MCI has not only sought
to restructure its balance sheet and reshape its business, but it has
also sought to re-invent itself in many ways.
• MCI consented to
the appointment of a corporate monitor to oversee certain aspects of
the company’s business practices, including the review and
reformulation of the company’s corporate governance procedures;
•
MCI has “cleaned house” of the culpable individuals, fired or accepted
the resignation of every employee accused of participation in the fraud
by the board’s special investigative committee or the bankruptcy
examiner, and even those employees who, while not accused of personal
misconduct, are alleged to have been insufficiently attentive in
preventing fraud. All of these actions have been designed to put the
company on a new a positive footing – led by a new board of directors,
new chief executive officer, and new senior managers;
• MCI has
not only cooperated with the corporate monitor, the Examiner appointed
in the chapter 11 case, the SEC, the Department of Justice, the United
States Attorneys’ office for the Southern District of New York, and
other investigative bodies, but has sought to become a model of
corporate governance and internal compliance. In furtherance thereof,
MCI created an ethics office that has revamped corporate ethics
standards and a mandatory educational program to reinforce such
standards.
The Verizon Theory
The view that MCI
should not be permitted to reorganize under the Bankruptcy Code but
should be subject to a forced sale under chapter 7 is espoused
primarily by MCI’s competitors, notably Verizon. Under the “Verizon
Theory,” MCI should be liquidated to prevent it from benefiting from
its prepetition fraud. The Verizon Theory, however, not only completely
ignores the fundamental principles of chapter 11, but also the
realities of who the stakeholders are in the MCI chapter 11 case.

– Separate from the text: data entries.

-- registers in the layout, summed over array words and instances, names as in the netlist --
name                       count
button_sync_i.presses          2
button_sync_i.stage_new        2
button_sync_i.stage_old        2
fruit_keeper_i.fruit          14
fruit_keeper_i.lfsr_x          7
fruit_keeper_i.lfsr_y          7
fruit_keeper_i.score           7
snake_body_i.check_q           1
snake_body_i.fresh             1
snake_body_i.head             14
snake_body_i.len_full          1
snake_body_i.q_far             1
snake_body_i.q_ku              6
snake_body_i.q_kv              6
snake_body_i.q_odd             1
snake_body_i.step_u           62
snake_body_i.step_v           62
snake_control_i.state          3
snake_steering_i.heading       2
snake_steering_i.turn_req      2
Background: an optimization exercise with open tools, aiming at small area, a short achievable clock period and few clock cycles per item. Do not read the settings as production practice. Where RTL was checked, it was by simulation tests only, not by an equivalence proof against the original.

## run 1
// macc_control_top
module macc_control_top (
  input logic clk,
  input logic rst_n,
  input logic mac_begin,
  input logic acc_begin,
  input macc_pkg::len_t conv_len,
  input macc_pkg::filt_t filter_num,
  input macc_pkg::data_t weight_in,
  input macc_pkg::data_t ifmap_in,
  input macc_pkg::data_t external_psum,
  input macc_pkg::acc_t internal_psum,
  output logic mul_enable,
  output logic acc_enable,
  output macc_pkg::len_t cnt_a,
  output macc_pkg::filt_t cnt_b,
  output macc_pkg::acc_t accum_out,
  output logic psum_store,
  output logic mac_finish,
  output logic acc_finish
);
  logic issue_first;
  logic issue_last;
  logic issue_end;
  logic run_acc;
  logic keep_d;
  logic use_i_d;
  logic op_last;
  logic op_end;
  macc_pkg::data_t op_w;
  logic [7:0] op_one;
  logic [7:0] op_two;
  logic [7:0] op_neg;
  macc_pkg::acc_t op_i;
  psum_sequencer u_seq (
    .clk (clk),
    .rst_n (rst_n),
    .mac_begin (mac_begin),
    .acc_begin (acc_begin),
  ...
For scale: roughly 1,300 cells after synthesis, ~150 I/O pins.
Settings: LEC_CHECK=0, CAP_MARGIN=20, CORE_MARGIN=2, CORE_UTILIZATION=40, SETUP_SLACK_MARGIN=3.8, SLEW_MARGIN=20, SYNTH_HIERARCHICAL=1, SYNTH_MINIMUM_KEEP_SIZE=0; clock period 7.0 ns.
standard.sh (not shown) runs the stock make flow with config.mk's settings and CLKGATE_MAP_FILE= SYNTH_SCRIPT=/design/flow/synth_recipe.tcl, a recipe that flattens the netlist after the stock synthesis.
==> flow/flow/run.sh <==
#!/bin/bash
# standard layout, with the port buffers made from the smallest plain buffer
set -euo pipefail
export BUFFER_PORTS_ARGS="-buffer_cell sky130_fd_sc_hd__buf_1"
bash standard.sh > standard_flow.log 2>&1
Inputs modified between run 1 and run 2:
--- a/flow/config.mk
+++ b/flow/config.mk
@@ -8,6 +8,6 @@
 export CAP_MARGIN = 20
 export CORE_MARGIN = 2
-export CORE_UTILIZATION = 40
-export SETUP_SLACK_MARGIN = 3.8
+export CORE_UTILIZATION = 60
+export SETUP_SLACK_MARGIN = 4.0
 export SLEW_MARGIN = 20
 export SYNTH_HIERARCHICAL = 1
Results
Of run 1 and run 2, run 1 shows the higher global-route met3 utilization, with run 2 below it. Going from run 1 to run 2, design area grows by 290 um2. Run 2 reached the final stage; the timing, design-rule and antenna checks on its layout passed. Summary of run 2 over run 1: die area dropped 33%, data required time at the worst endpoint shrank by 30 ps, hold slack neither gained nor lost much. In run 2 relative to run 1, average wire per cell in the routed design had gone up by a few percent. Run 2 reports a lower clock latency of the later-clocked register in the worst-skew pair than run 1 does. For run 2, the slowest cell on the critical path was fa_1, unlike run 1, where it was dfxtp_2. Measured against each other, run 1 and run 2 differ in overall global routing resource usage, the lower figure coming from run 1.
This design comes from an exercise in tuning for small area, a short achievable clock period and few clock cycles per item on the open sky130 flow, not from production work.
Where RTL was checked, it was by simulation tests only, not by an equivalence proof against the original.
Power and IR drop assume default switching activity.

## alpha
## muldiv_engine
module muldiv_engine #(
  parameter int WIDTH      = 32,
  parameter int MUL_STAGES = 2
) (
  input  logic             clock,
  input  logic             reset,
  input  logic             flush,
  input  logic [WIDTH-1:0] in_src0,
  input  logic [WIDTH-1:0] in_src1,
  input  logic [1:0]       in_op,
  input  logic             in_sign,
  input  logic             in_valid,
  output logic             in_ready,
  output logic             out_valid,
  input  logic             out_ready,
  output logic [WIDTH-1:0] out_res0,
  output logic [WIDTH-1:0] out_res1,
  output logic             busy
);
Settings: LEC_CHECK=0, CAP_MARGIN=5, CORE_MARGIN=2, CORE_UTILIZATION=40, SLEW_MARGIN=5, TNS_END_PERCENT=5; clock period 11.0 ns.
standard.sh (not shown) runs the stock make flow with config.mk's settings and CLKGATE_MAP_FILE= SYNTH_SCRIPT=/design/flow/synth_recipe.tcl, a recipe that flattens the netlist after the stock synthesis.
==> flow/flow/run.sh <==
#!/bin/bash
# Standard synthesis and layout; only the setup repair margin is raised so
# that repair_timing works towards a shorter period than the 11 ns clock.
set -euo pipefail
bash standard.sh synth > synth.log 2>&1
bash standard.sh finish SETUP_SLACK_MARGIN=6 > layout.log 2>&1
For beta, these inputs were changed with respect to alpha:
--- a/flow/config.mk
+++ b/flow/config.mk
@@ -6,7 +6,7 @@
 export NUM_CORES = 4
 export LEC_CHECK = 0
-export CAP_MARGIN = 5
+export CAP_MARGIN = 20
 export CORE_MARGIN = 2
 export CORE_UTILIZATION = 40
-export SLEW_MARGIN = 5
+export SLEW_MARGIN = 20
 export TNS_END_PERCENT = 5
Findings:
beta: all stages complete, timing, DRC and antenna checks passed
Diff alpha -> beta: endpoint arrival time on the critical path moved down; footprint of the multi-input gates level; total power consumption of the routed design level; non-filler instance count after layout level; hold slack moved up.
Comparing alpha with beta, the ratio of total power to cell area came out essentially unchanged.
There was hardly any difference in design area between alpha and beta.
Share of the clock period used by the worst path after layout of beta is on par with alpha.
Delta (beta minus alpha): shortest clock period the worst path allows after layout lost 0.015 ns, register area now sits at about the same level, flip-flop and latch share of the layout cell area essentially unchanged.
Function was not checked in any run of this note: the RTL went through the layout flow alone.
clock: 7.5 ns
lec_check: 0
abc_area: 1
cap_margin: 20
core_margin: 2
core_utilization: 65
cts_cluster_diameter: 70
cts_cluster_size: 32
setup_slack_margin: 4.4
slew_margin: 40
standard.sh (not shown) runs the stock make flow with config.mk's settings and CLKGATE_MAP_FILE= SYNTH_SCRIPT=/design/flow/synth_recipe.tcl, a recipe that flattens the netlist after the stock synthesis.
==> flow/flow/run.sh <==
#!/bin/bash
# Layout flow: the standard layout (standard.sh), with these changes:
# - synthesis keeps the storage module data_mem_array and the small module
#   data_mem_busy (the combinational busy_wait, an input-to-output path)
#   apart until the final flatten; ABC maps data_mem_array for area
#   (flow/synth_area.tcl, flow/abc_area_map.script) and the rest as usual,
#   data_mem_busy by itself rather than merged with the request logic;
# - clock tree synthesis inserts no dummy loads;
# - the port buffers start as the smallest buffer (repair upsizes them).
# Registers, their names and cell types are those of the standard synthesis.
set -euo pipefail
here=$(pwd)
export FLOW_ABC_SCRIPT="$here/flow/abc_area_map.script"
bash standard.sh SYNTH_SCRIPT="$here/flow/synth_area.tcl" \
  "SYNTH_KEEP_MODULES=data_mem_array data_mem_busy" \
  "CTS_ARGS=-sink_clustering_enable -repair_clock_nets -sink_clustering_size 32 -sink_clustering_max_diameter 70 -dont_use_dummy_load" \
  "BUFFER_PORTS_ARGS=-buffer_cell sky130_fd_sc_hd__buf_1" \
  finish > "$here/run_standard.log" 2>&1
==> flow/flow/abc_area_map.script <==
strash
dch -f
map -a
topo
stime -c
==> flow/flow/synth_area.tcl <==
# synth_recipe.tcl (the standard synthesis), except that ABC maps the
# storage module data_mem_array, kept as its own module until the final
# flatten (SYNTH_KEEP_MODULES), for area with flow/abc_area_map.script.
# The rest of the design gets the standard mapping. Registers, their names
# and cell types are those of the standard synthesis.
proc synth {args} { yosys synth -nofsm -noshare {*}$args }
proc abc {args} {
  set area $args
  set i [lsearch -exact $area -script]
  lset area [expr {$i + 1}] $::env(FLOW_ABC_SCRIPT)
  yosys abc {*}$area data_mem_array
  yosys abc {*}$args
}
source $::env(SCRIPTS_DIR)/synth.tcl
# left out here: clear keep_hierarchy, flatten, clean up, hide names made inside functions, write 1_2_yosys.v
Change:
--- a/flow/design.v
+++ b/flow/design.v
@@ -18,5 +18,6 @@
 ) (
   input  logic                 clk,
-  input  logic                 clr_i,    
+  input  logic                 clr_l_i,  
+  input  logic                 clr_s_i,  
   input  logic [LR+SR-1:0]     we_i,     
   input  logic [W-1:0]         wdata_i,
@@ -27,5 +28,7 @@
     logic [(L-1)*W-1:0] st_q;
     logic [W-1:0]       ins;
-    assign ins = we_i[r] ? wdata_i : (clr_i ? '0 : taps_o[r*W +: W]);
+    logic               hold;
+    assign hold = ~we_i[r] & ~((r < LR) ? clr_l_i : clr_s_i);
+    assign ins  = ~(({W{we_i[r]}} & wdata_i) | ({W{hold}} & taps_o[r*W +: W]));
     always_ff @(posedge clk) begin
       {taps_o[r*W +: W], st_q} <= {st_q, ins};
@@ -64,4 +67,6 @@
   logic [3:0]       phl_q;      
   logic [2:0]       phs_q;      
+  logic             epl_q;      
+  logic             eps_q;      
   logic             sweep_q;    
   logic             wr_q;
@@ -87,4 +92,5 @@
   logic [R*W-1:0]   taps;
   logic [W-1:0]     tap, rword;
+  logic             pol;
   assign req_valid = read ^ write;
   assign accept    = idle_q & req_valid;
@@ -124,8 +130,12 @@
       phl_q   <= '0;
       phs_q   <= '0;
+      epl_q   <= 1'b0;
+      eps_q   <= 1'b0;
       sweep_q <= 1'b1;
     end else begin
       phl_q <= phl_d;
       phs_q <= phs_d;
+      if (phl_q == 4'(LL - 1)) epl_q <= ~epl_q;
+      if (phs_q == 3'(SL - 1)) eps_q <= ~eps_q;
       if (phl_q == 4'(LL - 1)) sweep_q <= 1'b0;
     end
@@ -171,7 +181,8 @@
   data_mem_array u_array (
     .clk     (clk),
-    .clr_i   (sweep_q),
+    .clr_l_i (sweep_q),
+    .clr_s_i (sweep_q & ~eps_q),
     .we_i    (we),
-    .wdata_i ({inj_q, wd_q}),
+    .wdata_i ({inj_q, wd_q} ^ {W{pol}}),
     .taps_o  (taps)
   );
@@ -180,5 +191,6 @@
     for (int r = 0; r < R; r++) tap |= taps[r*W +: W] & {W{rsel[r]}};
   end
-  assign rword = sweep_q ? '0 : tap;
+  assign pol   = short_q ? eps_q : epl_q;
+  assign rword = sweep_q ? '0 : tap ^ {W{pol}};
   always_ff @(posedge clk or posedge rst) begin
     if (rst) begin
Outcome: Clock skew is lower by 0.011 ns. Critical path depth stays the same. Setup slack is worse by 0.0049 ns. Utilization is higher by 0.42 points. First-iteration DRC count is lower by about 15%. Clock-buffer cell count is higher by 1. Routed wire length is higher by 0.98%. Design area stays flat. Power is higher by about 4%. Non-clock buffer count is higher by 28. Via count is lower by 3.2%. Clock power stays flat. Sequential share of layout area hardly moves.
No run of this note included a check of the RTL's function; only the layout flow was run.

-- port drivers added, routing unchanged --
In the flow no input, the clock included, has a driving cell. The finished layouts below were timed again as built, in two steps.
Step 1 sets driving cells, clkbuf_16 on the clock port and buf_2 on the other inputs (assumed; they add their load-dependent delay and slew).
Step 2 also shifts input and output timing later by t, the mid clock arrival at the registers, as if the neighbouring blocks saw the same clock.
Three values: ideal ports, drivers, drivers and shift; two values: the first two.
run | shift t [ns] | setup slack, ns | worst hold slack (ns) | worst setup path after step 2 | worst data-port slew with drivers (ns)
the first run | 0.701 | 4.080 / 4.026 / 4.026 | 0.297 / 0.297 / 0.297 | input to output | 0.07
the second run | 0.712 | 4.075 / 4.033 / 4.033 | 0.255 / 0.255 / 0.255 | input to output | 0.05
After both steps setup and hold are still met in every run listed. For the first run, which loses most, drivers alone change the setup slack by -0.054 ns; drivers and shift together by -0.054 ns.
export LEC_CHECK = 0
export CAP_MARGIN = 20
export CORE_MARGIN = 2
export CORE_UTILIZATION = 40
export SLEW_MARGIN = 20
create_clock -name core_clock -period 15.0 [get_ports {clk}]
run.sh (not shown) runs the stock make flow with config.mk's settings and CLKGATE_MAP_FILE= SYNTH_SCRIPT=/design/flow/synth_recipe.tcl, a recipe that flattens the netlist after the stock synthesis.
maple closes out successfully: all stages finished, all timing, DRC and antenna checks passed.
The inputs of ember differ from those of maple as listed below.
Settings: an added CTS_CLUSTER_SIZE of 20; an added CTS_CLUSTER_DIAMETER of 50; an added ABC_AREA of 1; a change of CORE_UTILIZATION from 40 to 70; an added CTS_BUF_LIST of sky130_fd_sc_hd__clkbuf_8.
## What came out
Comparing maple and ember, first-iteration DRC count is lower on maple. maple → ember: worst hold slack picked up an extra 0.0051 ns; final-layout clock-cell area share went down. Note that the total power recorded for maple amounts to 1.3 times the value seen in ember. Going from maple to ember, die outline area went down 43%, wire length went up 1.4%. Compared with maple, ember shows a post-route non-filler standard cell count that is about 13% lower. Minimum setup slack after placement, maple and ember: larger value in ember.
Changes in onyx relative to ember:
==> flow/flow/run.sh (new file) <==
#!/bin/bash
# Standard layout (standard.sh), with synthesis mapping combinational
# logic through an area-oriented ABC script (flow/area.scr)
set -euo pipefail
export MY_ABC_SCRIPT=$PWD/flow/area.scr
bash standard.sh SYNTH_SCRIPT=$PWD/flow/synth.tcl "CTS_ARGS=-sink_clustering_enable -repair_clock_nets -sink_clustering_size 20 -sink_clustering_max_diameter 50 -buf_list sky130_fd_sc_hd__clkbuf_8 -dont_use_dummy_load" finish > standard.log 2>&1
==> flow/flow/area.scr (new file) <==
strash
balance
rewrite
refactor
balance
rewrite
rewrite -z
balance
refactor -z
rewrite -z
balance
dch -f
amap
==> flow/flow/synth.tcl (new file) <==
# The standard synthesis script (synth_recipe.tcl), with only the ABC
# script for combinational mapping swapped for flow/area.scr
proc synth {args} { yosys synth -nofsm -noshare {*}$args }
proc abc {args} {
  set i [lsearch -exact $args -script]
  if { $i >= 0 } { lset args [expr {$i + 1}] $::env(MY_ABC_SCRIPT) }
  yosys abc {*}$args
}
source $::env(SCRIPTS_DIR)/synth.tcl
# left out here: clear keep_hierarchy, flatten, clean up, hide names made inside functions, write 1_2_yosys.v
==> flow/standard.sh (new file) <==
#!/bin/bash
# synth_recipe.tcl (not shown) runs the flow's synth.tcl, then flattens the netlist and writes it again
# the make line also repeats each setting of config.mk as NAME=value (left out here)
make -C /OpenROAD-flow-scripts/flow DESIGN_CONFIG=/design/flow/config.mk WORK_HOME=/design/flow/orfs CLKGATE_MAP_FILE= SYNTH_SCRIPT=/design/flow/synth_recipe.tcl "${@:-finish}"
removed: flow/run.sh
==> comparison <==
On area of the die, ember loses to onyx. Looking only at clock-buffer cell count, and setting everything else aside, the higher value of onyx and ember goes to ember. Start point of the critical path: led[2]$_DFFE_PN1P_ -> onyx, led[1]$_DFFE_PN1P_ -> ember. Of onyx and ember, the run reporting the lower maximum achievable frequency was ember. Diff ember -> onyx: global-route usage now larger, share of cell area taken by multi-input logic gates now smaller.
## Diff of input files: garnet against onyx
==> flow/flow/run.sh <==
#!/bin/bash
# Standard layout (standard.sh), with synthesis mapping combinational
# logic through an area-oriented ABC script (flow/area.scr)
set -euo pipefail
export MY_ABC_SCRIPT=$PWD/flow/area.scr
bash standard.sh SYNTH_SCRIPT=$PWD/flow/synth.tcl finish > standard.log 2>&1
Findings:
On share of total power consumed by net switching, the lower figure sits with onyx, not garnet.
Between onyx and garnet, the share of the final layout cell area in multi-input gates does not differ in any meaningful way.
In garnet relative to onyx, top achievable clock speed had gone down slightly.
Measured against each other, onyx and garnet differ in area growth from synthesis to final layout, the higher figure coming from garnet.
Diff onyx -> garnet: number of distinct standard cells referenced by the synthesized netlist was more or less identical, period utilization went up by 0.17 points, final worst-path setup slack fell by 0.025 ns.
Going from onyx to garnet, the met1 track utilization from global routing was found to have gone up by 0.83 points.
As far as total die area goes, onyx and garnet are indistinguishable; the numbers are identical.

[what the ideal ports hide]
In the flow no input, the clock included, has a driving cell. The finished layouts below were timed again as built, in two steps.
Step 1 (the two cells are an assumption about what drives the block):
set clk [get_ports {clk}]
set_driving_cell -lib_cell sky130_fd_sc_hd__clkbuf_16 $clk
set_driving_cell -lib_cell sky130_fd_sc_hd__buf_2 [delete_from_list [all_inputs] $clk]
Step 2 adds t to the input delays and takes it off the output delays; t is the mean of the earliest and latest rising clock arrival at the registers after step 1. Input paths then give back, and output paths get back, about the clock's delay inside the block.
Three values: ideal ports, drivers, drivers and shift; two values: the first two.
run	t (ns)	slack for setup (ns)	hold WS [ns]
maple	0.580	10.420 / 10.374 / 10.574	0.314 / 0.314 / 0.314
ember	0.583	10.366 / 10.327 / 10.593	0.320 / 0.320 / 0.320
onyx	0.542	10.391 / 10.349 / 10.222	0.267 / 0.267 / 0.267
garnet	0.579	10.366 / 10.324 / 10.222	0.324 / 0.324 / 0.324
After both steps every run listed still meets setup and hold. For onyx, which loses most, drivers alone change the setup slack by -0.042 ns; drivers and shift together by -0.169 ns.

Relief Under Chapter 11 is Not Denied to Debtors Based Upon Prepetition Fraudulent Conduct
Nothing
in the Bankruptcy Code prohibits an entity that engaged in prepetition
fraudulent conduct from seeking rehabilitation under chapter 11 or
requires the liquidation of such companies. There are a number of
examples of companies which engaged in prepetition misconduct or fraud,
or violations of the security laws, that have successfully reorganized
under the Bankruptcy Code, including Sunbeam, Inc. and Leslie Faye,
Inc. Other recent chapter 11 cases demonstrate how market regulators,
law enforcement agencies, and bankruptcy courts can respond in harmony
when culpable individuals engage in fraudulent misconduct at the
expense of creditors and public security holders. The facts and
circumstances of MCI’s chapter 11 case are no different. If the Verizon
point of view is accepted, no such entity would be or would have been
permitted to reorganize under chapter 11.
Rather, in cases in
which debtors have engaged in prepetition misconduct, the initial
stages of a reorganization case provide the context for the removal of
culpable individuals and/or other remediation. Since the filing of its
chapter 11 cases, MCI has totally revamped its management, board of
directors and corporate governance practices. In fact, had MCI not
“cleaned house” or remediated its prepetition improper conduct,
liquidation would still not be the appropriate remedy. Rather, pursuant
to section 1104 of the Bankruptcy Code, the Bankruptcy Court could
direct the appointment of a trustee to replace management and conduct
appropriate investigations. Given the company’s voluntary replacement
of its senior management and board of directors, and its consent, at
the outset of its chapter 11 case, to the appointment of an examiner to
investigate areas of prepetition misconduct, the drastic remedy of a
trustee was not necessary. For these reasons, among others, when
certain creditors of MCI filed a motion seeking the appointment of a
trustee, the Bankruptcy Court denied such request. See In re WorldCom,
Inc., No. 02-13533 (AJG) (Bankr. S.D.N.Y. May 16, 2003) (Memorandum
Decision and Order Denying Motions for Appointment of a Chapter 11
Trustee and Examiner).
District Judge Jed Rakoff of the Southern
District of New York, who presides over the SEC enforcement action
against MCI, responded to competitors’ suggestions that denying access
to reorganization under chapter 11 and requiring a forced sale under
chapter 7 should be additional punishment for MCI. In approving the
proposed $750 million SEC settlement, Judge Rakoff observed that
liquidation
would undercut the basic tenets of bankruptcy
reorganization, a unique innovation of United States bankruptcy law
that has contributed materially to the conservation of economic
resources and the stability of the U.S. economy.
Securities and
Exchange Commission v. WorldCom, Inc., No. 02 Civ. 4963 (JSR), slip op.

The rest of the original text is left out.